To już 17. z rzędu niedziela prodemokratycznych protestów w Hongkongu; od czerwca regularnie dochodziło również do starć pomiędzy policją a radykalnymi grupami demonstrantów. W sobotę policja również użyła gazu łzawiącego przeciw protestującym, którzy blokowali jedną z ulic w centrum miasta.
Komentatorzy zwracają uwagę na nadchodzącą 70. rocznicę proklamowania Chińskiej Republiki Ludowej 1 października. Według ekspertów rządząca Komunistyczna Partia Chin (KPCh) nie chciałaby, aby masowe demonstracje w Hongkongu przyćmiły oficjalne obchody rocznicy i paradę wojskową, jaka planowana jest z tej okazji w Pekinie.
Sobotnie starcia miały miejsce po zakończeniu zatwierdzonej przez władze prodemokratycznej manifestacji z okazji piątej rocznicy rewolucji parasolek. Organizator demonstracji, Obywatelski Front Praw Człowieka (CHRF) ocenił, że wzięło w niej udział 200-300 tys. osób.
Policja odrzuciła wniosek CHRF o zezwolenie na kolejną prodemokratyczną demonstrację w najbliższy wtorek, 1 października, gdy przypada 70. rocznica proklamowania ChRL. Front odwołał się od tej decyzji, a jego apelacja ma zostać rozpatrzona w poniedziałek.
W niedzielę w miejscowości Tsuen Wan na hongkońskich Nowych Terytoriach przeciw władzom protestowało kilkudziesięciu uczniów szkół średnich.
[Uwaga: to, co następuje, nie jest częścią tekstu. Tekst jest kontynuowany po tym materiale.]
### config.mk
export PLATFORM = sky130hd
export DESIGN_NAME = sbox_share_ctrl
export DESIGN_NICKNAME = d
export VERILOG_FILES = /design/src/rtl/sbox_share_ctrl.sv
export SDC_FILE = /design/constraint.sdc
export NUM_CORES = 1
export LEC_CHECK = 0
export ABC_CLOCK_PERIOD_IN_PS = 2550
export CAP_MARGIN = 5
export CELL_PAD_IN_SITES_DETAIL_PLACEMENT = 0
export CELL_PAD_IN_SITES_GLOBAL_PLACEMENT = 2
export CORE_MARGIN = 2
export CORE_UTILIZATION = 30
export DETAILED_ROUTE_END_ITERATION = 8
export PLACE_DENSITY = 0.78
export SYNTH_ARGS = -nofsm -noshare
export SYNTH_HDL_FRONTEND = slang
export SYNTH_SLANG_ARGS = --single-unit
### constraint.sdc
create_clock -name clk -period 2.55 [get_ports clk]
set_input_delay 0.765 -clock clk [delete_from_list [all_inputs] [get_ports clk]]
set_output_delay 0.765 -clock clk [all_outputs]
set_load 0.01 [all_outputs]
### src/rtl/sbox_share_ctrl.sv
// Time-multiplexes one external 4-byte S-box lane between a 128-bit state
// requester (4 beats) and a 32-bit key-word requester (1 beat).
module sbox_share_ctrl #(
    parameter bit ARB_MODE = 1'b1
) (
    input  logic         clk,
    input  logic         rst,
    input  logic         st_valid,
    output logic         st_ready,
    input  logic [127:0] st_in,
    output logic         st_out_valid,
    output logic [127:0] st_out,
    input  logic         wd_valid,
    output logic         wd_ready,
    input  logic [31:0]  wd_in,
    output logic         wd_out_valid,
    output logic [31:0]  wd_out,
    output logic [31:0]  lane_in,
    input  logic [31:0]  lane_out,
    output logic         busy
);

    typedef enum logic [1:0] {
        IDLE   = 2'd0,
        ST_RUN = 2'd1,
        WD_RUN = 2'd2
    } state_t;

    state_t         state_q, state_d;
    logic [1:0]     beat_q;
    logic [127:0]   st_buf_q;
    logic [127:0]   st_res_q;
    logic [127:0]   st_out_q;
    logic [31:0]    wd_buf_q;
    logic [31:0]    wd_out_q;
    logic           last_grant_q;
    logic           st_out_valid_q;
    logic           wd_out_valid_q;

    logic           both_valid;
    logic           word_wins;
    logic           st_acc;
    logic           wd_acc;

    // Readies only open in IDLE; on a tie the loser's ready is held low.
    always_comb begin
        both_valid = st_valid & wd_valid;
        word_wins  = (ARB_MODE == 1'b0) ? 1'b1 : ~last_grant_q;
        st_ready   = 1'b0;
        wd_ready   = 1'b0;
        if ((state_q == IDLE) && !rst) begin
            st_ready = ~(both_valid & word_wins);
            wd_ready = ~(both_valid & ~word_wins);
        end
        st_acc = st_valid & st_ready;
        wd_acc = wd_valid & wd_ready;
    end

    always_comb begin
        state_d = state_q;
        lane_in = 32'd0;
        case (state_q)
            IDLE: begin
                if (st_acc) begin
                    state_d = ST_RUN;
                end else if (wd_acc) begin
                    state_d = WD_RUN;
                end
            end
            ST_RUN: begin
                lane_in = st_buf_q[{beat_q, 5'b0} +: 32];
                if (beat_q == 2'd3) begin
                    state_d = IDLE;
                end
            end
            WD_RUN: begin
                lane_in = wd_buf_q;
                state_d = IDLE;
            end
            default: state_d = IDLE;
        endcase
    end

    always_ff @(posedge clk) begin
        if (rst) begin
            state_q        <= IDLE;
            beat_q         <= 2'd0;
            last_grant_q   <= 1'b0;
            st_buf_q       <= '0;
            st_res_q       <= '0;
            st_out_q       <= '0;
            wd_buf_q       <= '0;
            wd_out_q       <= '0;
            st_out_valid_q <= 1'b0;
            wd_out_valid_q <= 1'b0;
        end else begin
            state_q        <= state_d;
            st_out_valid_q <= 1'b0;
            wd_out_valid_q <= 1'b0;
            case (state_q)
                IDLE: begin
                    if (st_acc) begin
                        st_buf_q     <= st_in;
                        beat_q       <= 2'd0;
                        last_grant_q <= 1'b0;
                    end else if (wd_acc) begin
                        wd_buf_q     <= wd_in;
                        last_grant_q <= 1'b1;
                    end
                end
                ST_RUN: begin
                    // Final beat bypasses the result register so st_out is complete on this edge.
                    st_res_q[{beat_q, 5'b0} +: 32] <= lane_out;
                    beat_q <= beat_q + 2'd1;
                    if (beat_q == 2'd3) begin
                        st_out_q       <= {lane_out, st_res_q[95:0]};
                        st_out_valid_q <= 1'b1;
                    end
                end
                WD_RUN: begin
                    wd_out_q       <= lane_out;
                    wd_out_valid_q <= 1'b1;
                end
                default: ;
            endcase
        end
    end

    assign st_out       = st_out_q;
    assign st_out_valid = st_out_valid_q;
    assign wd_out       = wd_out_q;
    assign wd_out_valid = wd_out_valid_q;
    assign busy         = (state_q != IDLE);

endmodule

==> flow_metrics.py, run 1 <==
metrics = {
    "setup_path": {
        "path_cells": "inv_4 -> ha_4 -> nand3_4 -> buf_6 -> buf_12 -> o22ai_4 -> a21o_1 -> buf_2",
        "worstRegToRegCells": 7,
        "arrival_ns": 2.24,
        "cpMaxStageDelayCell": "dfxtp_4",
        "crit_fanout": 6,
        "max_stage_delay_ns": 0.37,
        "worstSetupEndpointType": "output pin",
        "path_class": "flip-flop to output pin",
        "critPathLaunchType": "flip-flop",
        "crit_required_ns": 1.79,
    },
    "layout": {
        "fin_area_um2": 24000,
        "drive_above_1_share": 0.116,
        "final_core_util": 0.433,
        "layout.cells.non_filler": 3066,
        "area_delta_synth_final_pct": 42.1,
        "fin_nets": 2480,
    },
    "placed_design": {
        "placed_area_um2": 21700,
        "pre_cts_slack_ns": -0.364,
        "port_buffers": 392,
        "hpwl_mm": 40.4,
        "dpl.cell_count": 2948,
        "globalplace.congestion": 0.868,
    },
    "sta": {
        "layout_setup_ws_ns": -0.455,
        "skew_ns": 0.0254,
        "tns_ns": -11.77,
        "worstMarginPinSlew_ns": 1.28,
        "final_max_slew_viol_count": 0,
        "setup_violations": 32,
        "fin_crit_sh": 1.18,
        "grt_setup_unrepaired": "yes",
        "max_slew_margin": 0.149,
        "period_minus_slack_ns": 3.00,
        "finalHoldViolCount": 0,
        "hold-worst-slack_ns": 0.431,
        "max_freq_mhz": 333,
    },
    "yosys": {
        "synthAdderAreaFrac": 0.00519,
        "synth.avg_cell_area_um2": 8.78,
        "yosysWarnings": 0,
        "synth_edf_count": 0,
        "syn-num-nets": 2127,
        "synthXorXnorAreaFrac": 0,
        "synth-main-ff-cell": "dfxtp_1",
        "synth_most_common_cell": "dfxtp_1",
        "synth_seq_cells": 423,
        "synthMuxAreaShare": 0.0569,
        "synth_top_family_by_area": "compound AO/OA/AOI/OAI gates",
        "synth_cells": 1924,
        "synth_top_area_frac": 0.502,
        "synth_common_cells": "dfxtp_1, nand2_1, inv_1, a21oi_1, nor2_1",
        "synth-seq-area-share": 0.502,
        "yosys.area_share.simple": 0.112,
        "yosysUniqueCellTypes": 43,
        "synth_compound_area_frac": 0.236,
        "syn_area_um2": 16900,
        "async_reset_ff_frac": 0,
        "synth_area_leader_cell": "dfxtp_1",
        "ys_top_cells_by_area": "dfxtp_1, o311ai_0, nand2_1",
    },
    "cts": {
        "ctsLongestPathBuffers": 3,
        "cts_sinks": 423,
        "cts_buffers": 48,
        "clk-insertion-delay-late_ns": 0.60,
        "cts_tree": "built",
        "path_clk_slew_ns": 0.06,
        "cts_max_level": 2,
        "clockRootBuffer": "clkbuf_16",
        "ctsHoldBuffers": 0,
    },
    "pwr": {
        "leakagePower_nw": 8.89,
        "total_power_mw": 16.4,
        "peakVddDrop_mv": 0.492,
        "p_per_area_nw_per_um2": 685,
    },
    "outcome": {
        "violations": "negative setup slack",
        "status": "complete, but fails checks",
    },
    "global_routing": {
        "grt_pass1_wl_mm": 93.4,
        "track_usage": 0.210,
        "grt_max_degree": 162,
        "grt_antenna_before_repair": 5,
        "grt_pass1_vias": 15000,
        "overflow": 0,
    },
    "floorplanning": {
        "chipHeight_um": 241,
        "pin_count": 393,
        "start_util": 0.305,
        "dieArea_um2": 58200,
        "chipWidth_um": 241,
        "core_um2": 55400,
        "row_count": 86,
    },
    "routing": {
        "drcViolationCount": 0,
        "post_drt_wl_per_cell_um": 20.4,
        "vias": 15600,
        "vias_per_cell": 5.10,
        "ant_nets": 0,
        "first_pass_iters": 5,
        "drtIter0Drc": 1032,
        "wirelength_mm": 62.6,
    },
    "hold_path": {
        "hold_class": "flip-flop to flip-flop",
        "hold_depth": 2,
    },
    "flow_run": {
        "maxCapViolCount": 0,
    },
}
==> worst max-delay path: cells and delay by family (launching register included) <==
kind / cells / cell delay (ns)
compound gates: 2 / 0.35
buf+inv: 4 / 0.52
fa+ha+maj: 1 / 0.28
flops: 1 / 0.37
simple gates: 1 / 0.14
Zaplanowano również manifestację w centrum handlowym Festival Walk na półwyspie Koulun.
Tego samego dnia demonstrowało też kilkuset zwolenników władz w Pekinie. Na wiecu śpiewali oni chiński hymn i wymachiwali czerwonymi flagami – poinformowała agencja Associated Press. Według hongkońskiego dziennika "South China Morning Post" w niedzielę we wczesnych godzinach rannych doszło również do bójki pomiędzy przeciwnikami a zwolennikami rządu, w której ucierpiały co najmniej dwie osoby.